Cutaneous fibroblast heterogeneity is mechanistically linked to wound repair outcomes and fibrotic progression, with glycosphingolipid metabolism emerging as a critical determinant of physiological fibroblast diversity. Through integrative analysis of spatiotemporal omics, lipidomics, and single-cell RNA sequencing (scRNA-seq) coupled with histological evaluation of clinical specimens, the functional involvement of globotriaosylceramide (Gb3) in dermal regeneration processes is systematically investigated.

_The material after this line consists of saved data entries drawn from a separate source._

==> src/hw/rtl/bloom_filter_double_hash_assert.svh <==
// ----------------------------------------------------------------------------
// Bloom filter assertion macros
// Shorthand for the concurrent checks of the Bloom filter, clocked on clk_i
// and held off while rst_ni is low. They vanish in synthesis.
// ----------------------------------------------------------------------------
`ifndef BLOOM_FILTER_DOUBLE_HASH_ASSERT_SVH
`define BLOOM_FILTER_DOUBLE_HASH_ASSERT_SVH

`ifndef SYNTHESIS
// Same-cycle implication.
`define BFDH_ASSERT_IMP(label, ante, cons) \
  label: assert property (@(posedge clk_i) disable iff (!rst_ni) (ante) |-> (cons)) \
    else $error("bloom filter check failed");
// Next-cycle implication.
`define BFDH_ASSERT_NXT(label, ante, cons) \
  label: assert property (@(posedge clk_i) disable iff (!rst_ni) (ante) |=> (cons)) \
    else $error("bloom filter check failed");
`else
`define BFDH_ASSERT_IMP(label, ante, cons)
`define BFDH_ASSERT_NXT(label, ante, cons)
`endif

`endif

==> src/hw/rtl/bfdh_pkg.sv <==
// ----------------------------------------------------------------------------
// Bloom filter package
// Table geometry, field widths, operation codes and the control structs
// shared by the Bloom filter modules.
// ----------------------------------------------------------------------------
package bfdh_pkg;

  // Table geometry: both sizes are powers of two.
  localparam int unsigned TABLE_BITS  = 65536;
  localparam int unsigned WORD_BITS   = 64;
  localparam int unsigned TABLE_WORDS = TABLE_BITS / WORD_BITS;
  localparam int unsigned IDX_W       = $clog2(TABLE_BITS);
  localparam int unsigned BIT_W       = $clog2(WORD_BITS);
  localparam int unsigned ADDR_W      = IDX_W - BIT_W;

  // Field widths.
  localparam int unsigned HASH_W = 32;
  localparam int unsigned CNT_W  = 5;

  localparam logic [CNT_W-1:0] PROBE_COUNT_RESET = CNT_W'(7);

  // Operation codes carried by the func field.
  localparam logic FUNC_INSERT = 1'b0;
  localparam logic FUNC_QUERY  = 1'b1;

  // Sequencer commands to the probe generator.
  typedef struct packed {
    logic load;
    logic step;
  } probe_ctrl_t;

  // Probe generator status back to the sequencer.
  typedef struct packed {
    logic [IDX_W-1:0] idx;
    logic             none_left;
  } probe_stat_t;

endpackage

==> src/hw/rtl/bfdh_probe_gen.sv <==
// ----------------------------------------------------------------------------
// Bloom filter probe generator
// Holds the running bit index and the probes left for one item, and steps
// the index by the stride with one shared adder.
// ----------------------------------------------------------------------------
module bfdh_probe_gen
  import bfdh_pkg::*;
(
  input  logic              clk_i,
  input  logic              rst_ni,
  input  probe_ctrl_t       ctrl_i,
  input  logic [HASH_W-1:0] first_hash_i,
  input  logic [HASH_W-1:0] second_hash_i,
  input  logic [CNT_W-1:0]  probe_count_i,
  output probe_stat_t       stat_o
);

  logic [IDX_W-1:0] idx_q, idx_d;
  logic [IDX_W-1:0] stride_q, stride_d;
  logic [CNT_W-1:0] left_q, left_d;

  // Only the low index bits of the hashes matter, as the table size is a
  // power of two and the sum wraps.
  always_comb begin
    idx_d    = idx_q;
    stride_d = stride_q;
    left_d   = left_q;
    if (ctrl_i.load) begin
      idx_d    = first_hash_i[IDX_W-1:0];
      stride_d = second_hash_i[IDX_W-1:0];
      left_d   = probe_count_i;
    end else if (ctrl_i.step) begin
      idx_d  = idx_q + stride_q;
      left_d = left_q - CNT_W'(1);
    end
  end

  // The count of probes left is control state; the index and stride are
  // payload.
  always_ff @(posedge clk_i or negedge rst_ni) begin
    if (!rst_ni) begin
      left_q <= '0;
    end else begin
      left_q <= left_d;
    end
  end

  always_ff @(posedge clk_i) begin
    idx_q    <= idx_d;
    stride_q <= stride_d;
  end

  assign stat_o.idx       = idx_q;
  assign stat_o.none_left = (left_q == '0);

endmodule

Comparative profiling reveals significant upregulation of Gb3 biosynthesis in superficial second-degree burns (SSDB) relative to deep second-degree burn (DSDB) injuries. Hexosaminidase subunit beta (HEXB) is identified as the exclusive differentially expressed Gb3 synthase distinguishing these injury subtypes. Functional validation through in vitro and in vivo models demonstrates that pharmacological suppression of HEXB-mediated Gb3 synthesis exacerbates fibroblast-to-myofibroblast transdifferentiation, attenuated fibroblast growth factor 2 (FGF2) signal transduction, and ultimately potentiated fibrotic scarring. These findings establish a novel HEXB-Gb3-FGF2 regulatory axis governing fibroblast phenotypic plasticity in differential-depth skin injuries, providing mechanistic insights for developing targeted antifibrotic therapies.